*** Opening of Source material ***
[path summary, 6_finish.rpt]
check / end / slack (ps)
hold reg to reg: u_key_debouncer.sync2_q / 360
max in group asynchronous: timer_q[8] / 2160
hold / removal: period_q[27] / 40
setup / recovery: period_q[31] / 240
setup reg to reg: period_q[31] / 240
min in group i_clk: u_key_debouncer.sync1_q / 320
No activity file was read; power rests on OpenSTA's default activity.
*** Close of Source material ***
Task to complete: Show each line in the entries that holds the string "group".

Worked solution:
max in group asynchronous: timer_q[8] / 2160
min in group i_clk: u_key_debouncer.sync1_q / 320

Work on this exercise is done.